With an exotic name like, Mehitobel, one would expect something out of the ordinary – and she does not fail to deliver.
This is the first book I have read by Mehitobel Wilson, so I cannot make a comparison to other titles.
‘The crumbling Blue Alice has been gathering ghosts for over a hundred years. Once a grand mansion, it was converted to a rooming house in the 1920s. Tenants throughout the century since have suffered violent poltergeist attacks by a vengeful spirit, complained of a spectral woman in black who looms and leers at their every move, reported hearing music when there should be none playing, and appealed to exorcists when tormented by a judgmental demon.’

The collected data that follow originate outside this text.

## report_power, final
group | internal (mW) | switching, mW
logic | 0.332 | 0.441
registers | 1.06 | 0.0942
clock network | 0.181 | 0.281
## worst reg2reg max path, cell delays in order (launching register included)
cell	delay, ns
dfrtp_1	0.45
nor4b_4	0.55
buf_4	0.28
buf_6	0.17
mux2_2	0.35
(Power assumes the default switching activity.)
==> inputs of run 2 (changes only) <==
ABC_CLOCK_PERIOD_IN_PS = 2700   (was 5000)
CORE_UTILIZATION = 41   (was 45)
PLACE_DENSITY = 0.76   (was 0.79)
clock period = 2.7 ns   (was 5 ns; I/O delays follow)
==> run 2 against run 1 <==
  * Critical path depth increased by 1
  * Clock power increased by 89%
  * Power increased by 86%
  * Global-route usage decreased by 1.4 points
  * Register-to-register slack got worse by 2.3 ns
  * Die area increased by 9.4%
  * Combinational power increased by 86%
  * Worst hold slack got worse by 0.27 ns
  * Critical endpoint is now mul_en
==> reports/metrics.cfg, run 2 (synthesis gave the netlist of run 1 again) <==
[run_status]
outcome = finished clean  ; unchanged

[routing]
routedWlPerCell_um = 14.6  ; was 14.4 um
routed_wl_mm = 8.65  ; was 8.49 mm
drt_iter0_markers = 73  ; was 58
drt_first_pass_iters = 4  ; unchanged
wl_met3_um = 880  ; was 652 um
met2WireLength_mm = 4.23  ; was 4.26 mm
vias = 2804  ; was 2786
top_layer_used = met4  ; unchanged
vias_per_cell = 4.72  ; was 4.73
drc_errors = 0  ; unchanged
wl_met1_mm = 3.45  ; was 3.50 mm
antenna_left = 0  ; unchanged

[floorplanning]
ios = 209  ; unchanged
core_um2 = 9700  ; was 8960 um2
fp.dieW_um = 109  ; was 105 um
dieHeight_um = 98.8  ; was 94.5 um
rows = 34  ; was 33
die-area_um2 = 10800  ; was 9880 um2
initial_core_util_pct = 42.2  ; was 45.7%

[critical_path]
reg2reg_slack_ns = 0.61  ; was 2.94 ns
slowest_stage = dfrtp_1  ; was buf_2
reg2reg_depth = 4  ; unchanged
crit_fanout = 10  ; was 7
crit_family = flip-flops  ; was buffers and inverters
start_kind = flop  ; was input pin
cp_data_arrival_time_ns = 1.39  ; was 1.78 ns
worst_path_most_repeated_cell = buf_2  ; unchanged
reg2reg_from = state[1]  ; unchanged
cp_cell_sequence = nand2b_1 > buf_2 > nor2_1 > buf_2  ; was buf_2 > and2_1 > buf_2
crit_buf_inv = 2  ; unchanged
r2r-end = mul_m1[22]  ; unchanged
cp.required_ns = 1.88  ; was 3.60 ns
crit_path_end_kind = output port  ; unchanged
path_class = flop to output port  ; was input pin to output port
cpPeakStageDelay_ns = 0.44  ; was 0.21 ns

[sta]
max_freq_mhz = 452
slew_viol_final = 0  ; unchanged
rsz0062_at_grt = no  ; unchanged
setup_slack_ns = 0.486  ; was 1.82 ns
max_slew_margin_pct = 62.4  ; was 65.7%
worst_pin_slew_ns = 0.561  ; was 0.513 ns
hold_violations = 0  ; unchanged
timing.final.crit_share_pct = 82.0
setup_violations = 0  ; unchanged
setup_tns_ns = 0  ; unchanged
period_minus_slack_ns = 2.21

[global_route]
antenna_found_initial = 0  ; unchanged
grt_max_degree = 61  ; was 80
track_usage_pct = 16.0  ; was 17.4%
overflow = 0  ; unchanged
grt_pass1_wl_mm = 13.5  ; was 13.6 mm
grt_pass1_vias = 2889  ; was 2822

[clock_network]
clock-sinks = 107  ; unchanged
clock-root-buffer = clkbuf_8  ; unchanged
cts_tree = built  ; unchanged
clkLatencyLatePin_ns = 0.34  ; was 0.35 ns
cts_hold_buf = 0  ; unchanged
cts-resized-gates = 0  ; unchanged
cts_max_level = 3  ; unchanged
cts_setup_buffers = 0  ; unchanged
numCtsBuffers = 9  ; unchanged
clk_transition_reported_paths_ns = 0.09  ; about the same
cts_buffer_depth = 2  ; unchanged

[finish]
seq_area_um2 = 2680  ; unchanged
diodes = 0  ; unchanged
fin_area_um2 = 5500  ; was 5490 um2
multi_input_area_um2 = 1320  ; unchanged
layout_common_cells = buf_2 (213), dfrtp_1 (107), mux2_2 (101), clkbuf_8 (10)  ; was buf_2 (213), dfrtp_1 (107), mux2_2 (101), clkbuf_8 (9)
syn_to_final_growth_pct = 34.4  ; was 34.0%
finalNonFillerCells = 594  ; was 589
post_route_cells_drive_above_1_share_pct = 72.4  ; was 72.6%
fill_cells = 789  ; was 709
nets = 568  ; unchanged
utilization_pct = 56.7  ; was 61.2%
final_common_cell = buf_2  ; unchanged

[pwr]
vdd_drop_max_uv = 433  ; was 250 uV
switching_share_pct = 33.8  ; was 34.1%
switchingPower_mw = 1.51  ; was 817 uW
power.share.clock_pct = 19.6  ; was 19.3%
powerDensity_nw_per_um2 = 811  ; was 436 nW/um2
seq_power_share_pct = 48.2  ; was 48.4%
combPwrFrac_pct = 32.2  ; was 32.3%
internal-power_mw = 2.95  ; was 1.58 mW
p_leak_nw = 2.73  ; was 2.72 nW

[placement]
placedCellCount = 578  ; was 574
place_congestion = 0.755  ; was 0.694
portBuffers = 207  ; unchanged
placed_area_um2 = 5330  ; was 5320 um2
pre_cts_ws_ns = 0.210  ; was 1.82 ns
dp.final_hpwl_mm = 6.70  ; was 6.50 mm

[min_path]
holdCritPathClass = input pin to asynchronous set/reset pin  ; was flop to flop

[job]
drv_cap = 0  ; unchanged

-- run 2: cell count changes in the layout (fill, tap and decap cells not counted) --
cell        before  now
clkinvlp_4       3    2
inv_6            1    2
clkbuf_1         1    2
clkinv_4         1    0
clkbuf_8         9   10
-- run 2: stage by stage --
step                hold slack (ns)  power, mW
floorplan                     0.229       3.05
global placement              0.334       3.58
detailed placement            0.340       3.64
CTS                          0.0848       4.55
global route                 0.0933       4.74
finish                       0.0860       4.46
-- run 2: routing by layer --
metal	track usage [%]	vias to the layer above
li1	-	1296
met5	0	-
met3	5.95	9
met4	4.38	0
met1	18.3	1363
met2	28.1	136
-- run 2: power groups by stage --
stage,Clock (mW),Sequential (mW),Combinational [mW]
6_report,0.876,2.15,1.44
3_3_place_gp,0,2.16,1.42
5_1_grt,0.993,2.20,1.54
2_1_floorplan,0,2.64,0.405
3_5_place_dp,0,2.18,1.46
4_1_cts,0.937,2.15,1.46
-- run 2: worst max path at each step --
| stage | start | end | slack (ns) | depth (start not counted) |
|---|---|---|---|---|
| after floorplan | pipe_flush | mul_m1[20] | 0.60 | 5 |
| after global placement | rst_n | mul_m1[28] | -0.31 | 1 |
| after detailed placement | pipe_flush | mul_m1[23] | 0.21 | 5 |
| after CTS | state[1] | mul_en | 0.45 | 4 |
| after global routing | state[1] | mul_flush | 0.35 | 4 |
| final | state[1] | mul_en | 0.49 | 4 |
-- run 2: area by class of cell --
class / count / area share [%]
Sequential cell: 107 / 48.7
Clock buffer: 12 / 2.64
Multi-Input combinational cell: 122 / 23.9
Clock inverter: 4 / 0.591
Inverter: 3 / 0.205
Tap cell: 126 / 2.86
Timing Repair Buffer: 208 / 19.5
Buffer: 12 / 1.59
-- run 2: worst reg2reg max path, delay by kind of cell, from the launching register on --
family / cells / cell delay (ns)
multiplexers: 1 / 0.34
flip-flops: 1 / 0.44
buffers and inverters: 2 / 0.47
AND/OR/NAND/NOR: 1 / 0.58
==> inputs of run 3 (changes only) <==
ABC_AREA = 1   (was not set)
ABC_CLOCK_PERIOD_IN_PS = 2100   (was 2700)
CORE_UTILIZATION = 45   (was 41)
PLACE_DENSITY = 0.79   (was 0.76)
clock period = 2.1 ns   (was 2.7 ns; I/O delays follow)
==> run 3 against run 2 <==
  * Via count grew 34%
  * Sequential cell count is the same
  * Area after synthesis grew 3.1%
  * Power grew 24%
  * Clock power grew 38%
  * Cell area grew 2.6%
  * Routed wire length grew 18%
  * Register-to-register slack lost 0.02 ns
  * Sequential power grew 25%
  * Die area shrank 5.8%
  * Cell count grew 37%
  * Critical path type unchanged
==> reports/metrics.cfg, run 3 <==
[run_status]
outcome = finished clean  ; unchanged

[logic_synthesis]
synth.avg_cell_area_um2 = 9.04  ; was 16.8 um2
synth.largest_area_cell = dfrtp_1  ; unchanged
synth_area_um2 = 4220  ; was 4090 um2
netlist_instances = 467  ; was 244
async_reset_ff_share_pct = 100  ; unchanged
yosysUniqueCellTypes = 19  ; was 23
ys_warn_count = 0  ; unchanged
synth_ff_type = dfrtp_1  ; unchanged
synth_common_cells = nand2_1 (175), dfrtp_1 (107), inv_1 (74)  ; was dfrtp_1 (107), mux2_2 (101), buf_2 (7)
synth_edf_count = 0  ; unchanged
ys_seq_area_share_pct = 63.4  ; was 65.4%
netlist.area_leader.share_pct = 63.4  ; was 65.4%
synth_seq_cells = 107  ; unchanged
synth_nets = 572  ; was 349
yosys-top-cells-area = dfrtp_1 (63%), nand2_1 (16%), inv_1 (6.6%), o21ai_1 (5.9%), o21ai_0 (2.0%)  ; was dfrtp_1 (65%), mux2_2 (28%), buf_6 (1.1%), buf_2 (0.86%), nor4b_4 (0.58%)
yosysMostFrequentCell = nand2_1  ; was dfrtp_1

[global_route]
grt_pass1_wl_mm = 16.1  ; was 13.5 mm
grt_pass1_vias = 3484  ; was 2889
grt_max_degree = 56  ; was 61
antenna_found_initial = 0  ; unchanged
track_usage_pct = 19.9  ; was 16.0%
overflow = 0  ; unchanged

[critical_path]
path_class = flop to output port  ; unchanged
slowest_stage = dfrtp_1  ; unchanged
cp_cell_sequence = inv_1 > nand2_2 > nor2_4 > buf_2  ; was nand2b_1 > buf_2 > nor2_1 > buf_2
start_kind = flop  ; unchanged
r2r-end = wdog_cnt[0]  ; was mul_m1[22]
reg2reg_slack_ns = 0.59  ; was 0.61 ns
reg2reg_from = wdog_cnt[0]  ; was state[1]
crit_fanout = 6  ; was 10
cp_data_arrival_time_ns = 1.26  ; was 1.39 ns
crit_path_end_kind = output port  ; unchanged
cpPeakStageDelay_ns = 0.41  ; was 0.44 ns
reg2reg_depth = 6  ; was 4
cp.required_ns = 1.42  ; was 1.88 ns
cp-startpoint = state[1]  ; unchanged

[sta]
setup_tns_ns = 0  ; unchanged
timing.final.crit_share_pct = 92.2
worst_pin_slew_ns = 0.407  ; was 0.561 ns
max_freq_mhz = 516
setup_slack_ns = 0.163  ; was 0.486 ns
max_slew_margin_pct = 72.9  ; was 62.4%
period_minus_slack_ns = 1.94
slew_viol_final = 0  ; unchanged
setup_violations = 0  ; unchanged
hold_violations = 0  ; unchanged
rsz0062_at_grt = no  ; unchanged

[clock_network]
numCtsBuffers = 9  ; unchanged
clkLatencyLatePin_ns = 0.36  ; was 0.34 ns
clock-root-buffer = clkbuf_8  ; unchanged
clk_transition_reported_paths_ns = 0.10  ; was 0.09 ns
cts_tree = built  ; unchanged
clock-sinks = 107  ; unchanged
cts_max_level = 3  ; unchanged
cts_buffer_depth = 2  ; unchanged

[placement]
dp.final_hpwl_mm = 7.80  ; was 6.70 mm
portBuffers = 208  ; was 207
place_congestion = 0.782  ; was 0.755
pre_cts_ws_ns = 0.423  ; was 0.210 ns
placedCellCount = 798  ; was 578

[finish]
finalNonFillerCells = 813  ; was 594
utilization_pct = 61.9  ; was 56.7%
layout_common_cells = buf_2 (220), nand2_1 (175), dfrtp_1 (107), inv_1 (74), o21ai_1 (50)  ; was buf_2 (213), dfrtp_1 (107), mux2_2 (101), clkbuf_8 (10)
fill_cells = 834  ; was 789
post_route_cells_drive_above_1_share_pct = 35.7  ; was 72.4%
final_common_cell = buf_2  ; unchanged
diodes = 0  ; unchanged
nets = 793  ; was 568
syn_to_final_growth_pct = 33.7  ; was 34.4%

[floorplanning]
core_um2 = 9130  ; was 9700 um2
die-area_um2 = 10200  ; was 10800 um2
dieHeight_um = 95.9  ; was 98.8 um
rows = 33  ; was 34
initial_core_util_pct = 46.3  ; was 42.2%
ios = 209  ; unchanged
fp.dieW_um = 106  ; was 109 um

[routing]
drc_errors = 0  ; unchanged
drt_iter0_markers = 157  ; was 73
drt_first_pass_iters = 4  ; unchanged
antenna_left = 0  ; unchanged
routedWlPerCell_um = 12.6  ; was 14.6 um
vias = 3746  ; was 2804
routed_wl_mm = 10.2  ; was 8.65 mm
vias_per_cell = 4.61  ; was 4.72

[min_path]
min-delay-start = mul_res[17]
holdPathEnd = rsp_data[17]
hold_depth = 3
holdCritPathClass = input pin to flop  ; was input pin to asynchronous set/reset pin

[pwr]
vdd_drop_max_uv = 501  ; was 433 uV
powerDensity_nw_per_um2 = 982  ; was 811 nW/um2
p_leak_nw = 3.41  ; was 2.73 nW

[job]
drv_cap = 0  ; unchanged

The protagonist, Mollie Chandler, is in training to become a psychopomp – yeah, I had to go and look it up too. For those who don’t already know: psychopomp ˈsʌɪkə(ʊ)pɒmp/
noun: psychopomp; plural noun: psychopomps; noun: psychopompos; plural noun: psychopompoi(in Greek mythology) a guide of souls to the place of the dead. The spiritual guide of a living person’s soul. “a psychopomp figure who stays by her and walks in her dreams”
So, Mollie is at the end of her training and must go to The Blue Alice to, do what? Rescue, chase out? Prevent? I’m not telling. If she gets it wrong, she could end up worse than dead. Initially, I was a little confused as to who was dead, if they were dead, and who or rather what, the none dead are. I understand they are Glymjacks – I’m going to let you look that one up yourselves – but are they living, breathing human beings, like me?
I have found, over the years, that Americans are far less frightened of words than the English. And here we can see Wilson’s Southern roots, or influence of, in her beautifully painted passages. She never seems at a loss for the right word, it is as if she has somehow, grown the stories, in a swampy, South Carolina compost. I love her description, in the first page, of the Blue Alice itself –
Mehitobel Wilson’s Blue Alice
“But at dusk, just as the sun falls far enough below the horizon to withdraw all its gold from the landscape, the Alice turns blue. And then, just for a few moments each night, its blue blends into the twilight so completely that the house appears to vanish.”
I’ve seen photographs of these houses in America, based on the original English Victorian style, but with the beautification of being made from wood, then painted delightful, creamy colours (that have only just recently made their way across ‘the Pond’.) They lend themselves so well to spooky goings on.
I have bookmarked more stories by Mehitobel Wilson for future reference.
P.S: I must add. Something has gone awry with WordPress page layout. I am unable to create spaces where I want and the size I want between paragraphs – please don’t think I am a lazy layer!!!!